Glass ones are available also. But the ground glass surface between the lid and bowl needs vacuum grease to seal. This makes it kind of messy.
http://cgi.ebay.com/...QQrdZ1QQcmdZViewItem

A friend paid way too much money to have a local plastics fabricator use acrylic (maybe polycarbonate) tubing to make a chamber. End plate glued to one end. Plate with hinge and circular dado with o-ring on the other end. A little work with a router and plastic glue and you can do this yourself.

I also added a port to a plastic drum sealed with an oring so I could test FXC installations on entire rigs.

But, I also saw these recently.
http://cgi.ebay.com/...QQrdZ1QQcmdZViewItem

Pump built in. May work fine for altimeters check.

Thanks for the tip Councilman. Bought the eBay vacuum food saver and it is a REALLY good start. Big interior, would even take a full sized acft alt. laid on its side (still visible) or several skydiving alts laid flat. Right out of the box it goes to 6.5K before the limit switch shuts off the pump. The closing latch serves as a decent adjustable bleed valve if you open it slowly, pretty easy to simulate freefall rate of descent. Next I will bypass the limit switch and see if I can take this to 12 or 14K of vacuum without imploding it or stalling the pump motor. You couldn't possibly build this for $20 (see his other listings, I paid $20 plus shipping) so the value is truly amazing. Takes D cells (not incl) or AC adapter (incl). Made in China but not a junky item, at least from the outside. I expect a cheap DC brush motor and a flimsy diaphragm pump inside, but hey, for $20 are you expecting a brushless motor and a gear or vane pump? You will never find a cheaper brand new self powered vacuum chamber suitable for altimeter testing. Durability? Time will tell.

This is going to seriously damage the market for high priced vacuum chambers that are used in applications where specs and approvals aren't crucial and which don't need super low vacuums. I think this may have other uses like getting bubbles out of adhesives, dessication etc. Any other ideas?

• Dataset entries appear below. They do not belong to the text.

[src/rtl/pft_pkg.sv]
package pft_pkg;

    localparam int LEN_W = 21;
    localparam logic [63:0] MAX_PAYLOAD = 64'd1048576;

    // Front queue geometry
    localparam int FQ_DEPTH = 4;
    localparam int FQ_AW    = $clog2(FQ_DEPTH);
    localparam int FQ_CW    = $clog2(FQ_DEPTH + 1);

    // Result queue geometry
    localparam int RQ_DEPTH = 2;
    localparam int RQ_AW    = $clog2(RQ_DEPTH);
    localparam int RQ_CW    = $clog2(RQ_DEPTH + 1);

    // Result kinds
    localparam logic [2:0] K_VARINT  = 3'd0;
    localparam logic [2:0] K_FIX32   = 3'd1;
    localparam logic [2:0] K_FIX64   = 3'd2;
    localparam logic [2:0] K_PAYLOAD = 3'd3;
    localparam logic [2:0] K_EMPTY   = 3'd4;
    localparam logic [2:0] K_ERROR   = 3'd5;

    typedef struct packed {
        logic [7:0] in_byte;
        logic       msg_last;
    } in_item_t;

    typedef struct packed {
        logic [2:0]       kind;
        logic [28:0]      field_number;
        logic [63:0]      value;
        logic [7:0]       data_byte;
        logic [LEN_W-1:0] length;
        logic             field_done;
        logic             message_end;
    } out_item_t;

    // Byte as classified by the front end
    typedef struct packed {
        logic [7:0] data;
        logic       last;
        logic       ends;
    } tok_t;

endpackage

[src/rtl/pft_front.sv]
module pft_front
(
    input  logic             clk,
    input  logic             rst_n,
    input  logic             push,
    output logic             full,
    input  pft_pkg::in_item_t item,
    input  logic             tok_pop,
    output logic             tok_valid,
    output pft_pkg::tok_t    tok
);

    pft_pkg::tok_t                 mem_reg [pft_pkg::FQ_DEPTH];
    logic [pft_pkg::FQ_AW-1:0]     wr_reg;
    logic [pft_pkg::FQ_AW-1:0]     wr_next;
    logic [pft_pkg::FQ_AW-1:0]     rd_reg;
    logic [pft_pkg::FQ_AW-1:0]     rd_next;
    logic [pft_pkg::FQ_CW-1:0]     cnt_reg;
    logic [pft_pkg::FQ_CW-1:0]     cnt_next;
    logic                          do_push;
    logic                          do_pop;
    pft_pkg::tok_t                 cls;

    // A varint group ends on a clear continuation bit or at the buffer end
    assign cls.data = item.in_byte;
    assign cls.last = item.msg_last;
    assign cls.ends = !item.in_byte[7] || item.msg_last;

    assign full      = (cnt_reg == pft_pkg::FQ_CW'(pft_pkg::FQ_DEPTH));
    assign tok_valid = (cnt_reg != '0);
    assign tok       = mem_reg[rd_reg];
    assign do_push   = push && !full;
    assign do_pop    = tok_pop && tok_valid;

    always_comb
    begin
        wr_next  = do_push ? wr_reg + 1'b1 : wr_reg;
        rd_next  = do_pop ? rd_reg + 1'b1 : rd_reg;
        cnt_next = cnt_reg;
        if (do_push && !do_pop)
        begin
            cnt_next = cnt_reg + 1'b1;
        end
        else if (do_pop && !do_push)
        begin
            cnt_next = cnt_reg - 1'b1;
        end
    end

    always_ff @(posedge clk)
    begin
        if (do_push)
        begin
            mem_reg[wr_reg] <= cls;
        end
    end

    always_ff @(posedge clk or negedge rst_n)
    begin
        if (!rst_n)
        begin
            wr_reg  <= '0;
            rd_reg  <= '0;
            cnt_reg <= '0;
        end
        else
        begin
            wr_reg  <= wr_next;
            rd_reg  <= rd_next;
            cnt_reg <= cnt_next;
        end
    end

endmodule

[src/rtl/pft_back.sv]
module pft_back
(
    input  logic               clk,
    input  logic               rst_n,
    input  logic               tok_valid,
    input  pft_pkg::tok_t      tok,
    output logic               tok_pop,
    input  logic               res_space,
    output logic               res_push,
    output pft_pkg::out_item_t res
);

    localparam logic [2:0] PH_KEY     = 3'd0;
    localparam logic [2:0] PH_VARINT  = 3'd1;
    localparam logic [2:0] PH_FIX64   = 3'd2;
    localparam logic [2:0] PH_LEN     = 3'd3;
    localparam logic [2:0] PH_PAYLOAD = 3'd4;
    localparam logic [2:0] PH_FIX32   = 3'd5;

    localparam logic [6:0] SHIFT_CAP = 7'd64;

    logic [2:0]                phase_reg, phase_next;
    logic [31:0]               key_reg, key_next;
    logic [6:0]                shift_reg, shift_next;
    logic [63:0]               val_reg, val_next;
    logic [2:0]                wire_reg, wire_next;
    logic [28:0]               field_reg, field_next;
    logic [pft_pkg::LEN_W-1:0] left_reg, left_next;
    logic [pft_pkg::LEN_W-1:0] dlen_reg, dlen_next;
    logic                      disc_reg, disc_next;

    logic        fire;
    logic        fixed_ph;
    logic [7:0]  operand;
    logic [63:0] shifted;
    logic [7:0]  sum7;
    logic [7:0]  sum8;
    logic [6:0]  inc7;
    logic [6:0]  inc8;
    logic        emit_mid;
    logic        finish;
    logic        fail;
    logic        left_le1;

    assign fire     = tok_valid && res_space;
    assign tok_pop  = fire;
    assign fixed_ph = (phase_reg == PH_FIX32) || (phase_reg == PH_FIX64);
    assign operand  = fixed_ph ? tok.data : {1'b0, tok.data[6:0]};
    assign shifted  = {56'd0, operand} << shift_reg[5:0];
    assign sum7     = {1'b0, shift_reg} + 8'd7;
    assign sum8     = {1'b0, shift_reg} + 8'd8;
    assign inc7     = (sum7 > {1'b0, SHIFT_CAP}) ? SHIFT_CAP : sum7[6:0];
    assign inc8     = (sum8 > {1'b0, SHIFT_CAP}) ? SHIFT_CAP : sum8[6:0];
    assign left_le1 = (left_reg <= pft_pkg::LEN_W'(1));
    assign res_push = fire && (emit_mid || finish || fail);

    always_comb
    begin
        phase_next = phase_reg;
        key_next   = key_reg;
        shift_next = shift_reg;
        val_next   = val_reg;
        wire_next  = wire_reg;
        field_next = field_reg;
        left_next  = left_reg;
        dlen_next  = dlen_reg;
        disc_next  = disc_reg;
        emit_mid   = 1'b0;
        finish     = 1'b0;
        fail       = 1'b0;
        res        = '0;

        if (fire)
        begin
            if (disc_reg)
            begin
                // Drop bytes until the buffer ends, then start afresh
                if (tok.last)
                begin
                    phase_next = PH_KEY;
                    key_next   = '0;
                    shift_next = '0;
                    val_next   = '0;
                    wire_next  = '0;
                    field_next = '0;
                    left_next  = '0;
                    dlen_next  = '0;
                    disc_next  = 1'b0;
                end
            end
            else
            begin
                case (phase_reg)
                    PH_KEY:
                    begin
                        key_next   = key_reg | ((shift_reg < 7'd32) ? shifted[31:0] : 32'd0);
                        shift_next = inc7;
                        if (tok.ends)
                        begin
                            field_next = key_next[31:3];
                            wire_next  = key_next[2:0];
                            key_next   = '0;
                            shift_next = '0;
                            val_next   = '0;
                            if (tok.last)
                            begin
                                if (wire_next == 3'd0)
                                begin
                                    finish   = 1'b1;
                                    res.kind = pft_pkg::K_VARINT;
                                end
                                else if (wire_next == 3'd2)
                                begin
                                    finish   = 1'b1;
                                    res.kind = pft_pkg::K_EMPTY;
                                end
                                else
                                begin
                                    fail = 1'b1;
                                end
                            end
                            else
                            begin
                                case (wire_next)
                                    3'd0:    phase_next = PH_VARINT;
                                    3'd1:
                                    begin
                                        phase_next = PH_FIX64;
                                        left_next  = pft_pkg::LEN_W'(8);
                                    end
                                    3'd2:    phase_next = PH_LEN;
                                    3'd5:
                                    begin
                                        phase_next = PH_FIX32;
                                        left_next  = pft_pkg::LEN_W'(4);
                                    end
                                    default: fail = 1'b1;
                                endcase
                            end
                        end
                    end

                    PH_VARINT, PH_LEN:
                    begin
                        val_next = val_reg | (!shift_reg[6] ? shifted : 64'd0);
                        if (phase_reg == PH_LEN && shift_reg >= 7'd63 && tok.data[6:0] != 7'd0)
                        begin
                            val_next = '1;
                        end
                        shift_next = inc7;
                        if (tok.ends)
                        begin
                            if (phase_reg == PH_VARINT)
                            begin
                                finish    = 1'b1;
                                res.kind  = pft_pkg::K_VARINT;
                                res.value = val_next;
                            end
                            else if (val_next == 64'd0)
                            begin
                                finish   = 1'b1;
                                res.kind = pft_pkg::K_EMPTY;
                            end
                            else if (val_next > pft_pkg::MAX_PAYLOAD || tok.last)
                            begin
                                fail = 1'b1;
                            end
                            else
                            begin
                                dlen_next  = val_next[pft_pkg::LEN_W-1:0];
                                left_next  = val_next[pft_pkg::LEN_W-1:0];
                                key_next   = '0;
                                shift_next = '0;
                                val_next   = '0;
                                phase_next = PH_PAYLOAD;
                            end
                        end
                    end

                    PH_PAYLOAD:
                    begin
                        if (left_le1)
                        begin
                            left_next     = '0;
                            finish        = 1'b1;
                            res.kind      = pft_pkg::K_PAYLOAD;
                            res.data_byte = tok.data;
                            res.length    = dlen_reg;
                        end
                        else if (tok.last)
                        begin
                            fail = 1'b1;
                        end
                        else
                        begin
                            left_next     = left_reg - 1'b1;
                            emit_mid      = 1'b1;
                            res.kind      = pft_pkg::K_PAYLOAD;
                            res.data_byte = tok.data;
                            res.length    = dlen_reg;
                        end
                    end

                    PH_FIX32, PH_FIX64:
                    begin
                        if (phase_reg == PH_FIX32 && shift_reg < 7'd32)
                        begin
                            val_next = val_reg | shifted;
                        end
                        shift_next = inc8;
                        if (left_le1)
                        begin
                            left_next = '0;
                            finish    = 1'b1;
                            if (phase_reg == PH_FIX32)
                            begin
                                res.kind  = pft_pkg::K_FIX32;
                                res.value = {32'd0, val_next[31:0]};
                            end
                            else
                            begin
                                res.kind = pft_pkg::K_FIX64;
                            end
                        end
                        else if (tok.last)
                        begin
                            fail = 1'b1;
                        end
                        else
                        begin
                            left_next = left_reg - 1'b1;
                        end
                    end

                    default:
                    begin
                        phase_next = PH_KEY;
                        key_next   = '0;
                        shift_next = '0;
                        val_next   = '0;
                        wire_next  = '0;
                        field_next = '0;
                        left_next  = '0;
                        dlen_next  = '0;
                        disc_next  = 1'b0;
                    end
                endcase
            end
        end

        if (finish || fail)
        begin
            key_next   = '0;
            shift_next = '0;
            val_next   = '0;
            phase_next = PH_KEY;
        end
        if (fail)
        begin
            left_next = '0;
            dlen_next = '0;
            disc_next = !tok.last;
            res       = '0;
            res.kind  = pft_pkg::K_ERROR;
        end
        res.field_number = field_next;
        res.field_done   = finish;
        res.message_end  = (finish || fail) && tok.last;
    end

    always_ff @(posedge clk or negedge rst_n)
    begin
        if (!rst_n)
        begin
            phase_reg <= PH_KEY;
            key_reg   <= '0;
            shift_reg <= '0;
            val_reg   <= '0;
            wire_reg  <= '0;
            field_reg <= '0;
            left_reg  <= '0;
            dlen_reg  <= '0;
            disc_reg  <= 1'b0;
        end
        else
        begin
            phase_reg <= phase_next;
            key_reg   <= key_next;
            shift_reg <= shift_next;
            val_reg   <= val_next;
            wire_reg  <= wire_next;
            field_reg <= field_next;
            left_reg  <= left_next;
            dlen_reg  <= dlen_next;
            disc_reg  <= disc_next;
        end
    end

endmodule

[src/rtl/pft_outq.sv]
module pft_outq
(
    input  logic               clk,
    input  logic               rst_n,
    input  logic               res_push,
    input  pft_pkg::out_item_t res,
    output logic               res_space,
    output logic               empty,
    input  logic               pop,
    output pft_pkg::out_item_t result
);

    pft_pkg::out_item_t        mem_reg [pft_pkg::RQ_DEPTH];
    logic [pft_pkg::RQ_AW-1:0] wr_reg, wr_next;
    logic [pft_pkg::RQ_AW-1:0] rd_reg, rd_next;
    logic [pft_pkg::RQ_CW-1:0] cnt_reg, cnt_next;
    logic                      do_push;
    logic                      do_pop;

    assign res_space = (cnt_reg != pft_pkg::RQ_CW'(pft_pkg::RQ_DEPTH));
    assign empty     = (cnt_reg == '0);
    assign result    = mem_reg[rd_reg];
    assign do_push   = res_push && res_space;
    assign do_pop    = pop && !empty;

    always_comb
    begin
        wr_next  = do_push ? wr_reg + 1'b1 : wr_reg;
        rd_next  = do_pop ? rd_reg + 1'b1 : rd_reg;
        cnt_next = cnt_reg;
        if (do_push && !do_pop)
        begin
            cnt_next = cnt_reg + 1'b1;
        end
        else if (do_pop && !do_push)
        begin
            cnt_next = cnt_reg - 1'b1;
        end
    end

    always_ff @(posedge clk)
    begin
        if (do_push)
        begin
            mem_reg[wr_reg] <= res;
        end
    end

    always_ff @(posedge clk or negedge rst_n)
    begin
        if (!rst_n)
        begin
            wr_reg  <= '0;
            rd_reg  <= '0;
            cnt_reg <= '0;
        end
        else
        begin
            wr_reg  <= wr_next;
            rd_reg  <= rd_next;
            cnt_reg <= cnt_next;
        end
    end

endmodule

[src/rtl/protobuf_field_tokenizer.sv]
// Protobuf wire-format field tokenizer. Feed the encoded message one byte per
// request through the push/full port, with msg_last set on the buffer's last
// byte; collect tokens through the empty/pop port. Varint fields (wire type 0)
// report their value, fixed32 fields (type 5) report their little-endian
// value, fixed64 fields (type 1) report one skipped token after 8 bytes, and
// length-delimited fields (type 2) give one token per payload byte with
// field_done set on the final one, or an empty-field token for length zero.
// Bad wire types, lengths above 1 MiB, and fixed-width fields or non-empty
// payloads cut short by the buffer end give an error token; after an error
// not on the last byte, every byte up to and including the last one is
// dropped silently. Throughput is one byte per clock while the result queue
// has room: the parser updates its accumulators and counters once per byte.
// An accepted byte waits in a 4-entry byte queue, is parsed from there, and
// its token, if any, goes into a 2-entry result queue that feeds the result
// port, so either side may stall without stopping the other at once.
module protobuf_field_tokenizer
(
    input  logic               clk,
    input  logic               rst_n,
    input  logic               push,
    output logic               full,
    input  pft_pkg::in_item_t  item,
    output logic               empty,
    input  logic               pop,
    output pft_pkg::out_item_t result
);

    logic               tok_valid;
    logic               tok_pop;
    pft_pkg::tok_t      tok;
    logic               res_space;
    logic               res_push;
    pft_pkg::out_item_t res;

    // Front: take requests, mark where each varint group ends, hold in queue
    pft_front u_front
    (
        .clk       (clk),
        .rst_n     (rst_n),
        .push      (push),
        .full      (full),
        .item      (item),
        .tok_pop   (tok_pop),
        .tok_valid (tok_valid),
        .tok       (tok)
    );

    // Back: run the wire-format state machine, one byte per cycle while the
    // result queue has room
    pft_back u_back
    (
        .clk       (clk),
        .rst_n     (rst_n),
        .tok_valid (tok_valid),
        .tok       (tok),
        .tok_pop   (tok_pop),
        .res_space (res_space),
        .res_push  (res_push),
        .res       (res)
    );

    // Result queue: hold tokens until the consumer pops them
    pft_outq u_outq
    (
        .clk       (clk),
        .rst_n     (rst_n),
        .res_push  (res_push),
        .res       (res),
        .res_space (res_space),
        .empty     (empty),
        .pop       (pop),
        .result    (result)
    );

endmodule

[config.mk]
export PLATFORM = sky130hd
export DESIGN_NAME = protobuf_field_tokenizer
export DESIGN_NICKNAME = d
export VERILOG_FILES = /design/src/rtl/pft_pkg.sv /design/src/rtl/pft_front.sv /design/src/rtl/pft_back.sv /design/src/rtl/pft_outq.sv /design/src/rtl/protobuf_field_tokenizer.sv
export SDC_FILE = /design/constraint.sdc
export NUM_CORES = 1
export LEC_CHECK = 0
export BUFFER_PORTS_ARGS = -buffer_cell sky130_fd_sc_hd__buf_2
export CAP_MARGIN = 30
export CORE_MARGIN = 2
export CORE_UTILIZATION = 60
export CTS_CLUSTER_DIAMETER = 50
export DETAILED_ROUTE_END_ITERATION = 12
export PLACE_DENSITY = 0.89
export SLEW_MARGIN = 5
export SYNTH_ARGS = -nofsm -noshare
export SYNTH_HDL_FRONTEND = slang
export SYNTH_SLANG_ARGS = --single-unit
export TNS_END_PERCENT = 5
[constraint.sdc]
create_clock -name clk -period 12.2 [get_ports clk]
set_input_delay 2.44 -clock clk [delete_from_list [all_inputs] [get_ports clk]]
set_output_delay 2.44 -clock clk [all_outputs]
set_load 0.02 [all_outputs]
==> results of run 1 <==
## cell usage after synthesis, drive strengths merged, types with 20 or more instances
master / number
inv: 24
and2: 53
nor3: 71
o21ai: 137
mux2: 139
a21oi: 122
o22ai: 27
nor2: 274
a31oi: 20
nand2: 175
buf: 25
dfrtp: 189
edfxtp: 294
clkbuf: 99
a22o: 39
## kinds of logic (layout without fill, tap and decap cells)
group,after synthesis,after routing,synth area share
and+or+nand+nor,724,724,0.146
AOI/OAI and AO/OA,509,509,0.143
DFF,483,483,0.583
muxes,167,167,0.0858
buffers and inverters,149,318,0.0257
xor gates and xnor gates,23,23,0.00866
adders and majority gates,14,14,0.00786
other,0,3,0
## worst register-to-register path, delay by kind of cell, from the launching register on
kind	cells	cell delay, ns
DFF	1	0.92
buffers and inverters	4	1.22
AOI/OAI and AO/OA	3	1.25
and+or+nand+nor	7	3.33
muxes	1	0.46
## worst max-delay path by stage
stage / start / end / slack, ns
finish: u_front.rd_reg[1]$_DFFE_PN0P_ / u_outq.mem_reg[1][5]$_DFFE_PP_ / 4.65
global route: u_front.rd_reg[1]$_DFFE_PN0P_ / u_outq.mem_reg[1][16]$_DFFE_PP_ / 4.29
CTS: u_front.rd_reg[1]$_DFFE_PN0P_ / u_outq.mem_reg[1][5]$_DFFE_PP_ / 4.65
detailed placement: u_front.rd_reg[1]$_DFFE_PN0P_ / u_outq.mem_reg[1][0]$_DFFE_PP_ / 4.70
global placement: u_front.rd_reg[1]$_DFFE_PN0P_ / u_outq.mem_reg[1][0]$_DFFE_PP_ / 4.79
floorplan: u_front.rd_reg[1]$_DFFE_PN0P_ / u_outq.mem_reg[1][0]$_DFFE_PP_ / 1.84
## area by class of cell
class / count / share of cell area
clock buffer: 65 / 0.0546
sequential: 483 / 0.512
timing repair buffer: 200 / 0.0469
clock inverter: 28 / 0.0111
multi-input combinational: 1437 / 0.347
tap: 518 / 0.0245
antenna: 3 / 0.000284
inverter: 25 / 0.00355
## through the flow
stage               cells  power [µW]   util  hold WS (ns)
global placement     2652        6870  0.638         0.455
CTS                  2753        8640  0.686         0.480
detailed placement   2660        7030  0.641         0.464
finish               2759        8770  0.688         0.480
floorplan            2069        5580      -         0.440
global route         2756        9110  0.688         0.512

Tried bypassing the internal limit switch and the pump stalls out at about 10K. Still, an AMAZING SMOKING deal for $20, and 10K is still useful for testing altimeters. Might try upping the input voltage to see if I can push the pump up to 12-14K at the risk of frying the motor. The unit can run on internal D cells or the wall adaptor. Actually my chamber pumps faster on the D cells, probably because they can deliver more current before the voltage sags in compasion to the small AC adaptor. Vacuum seal is pretty darn good. Takes days to go from 6.5K to sea level when you pump it down, remove power and leave it.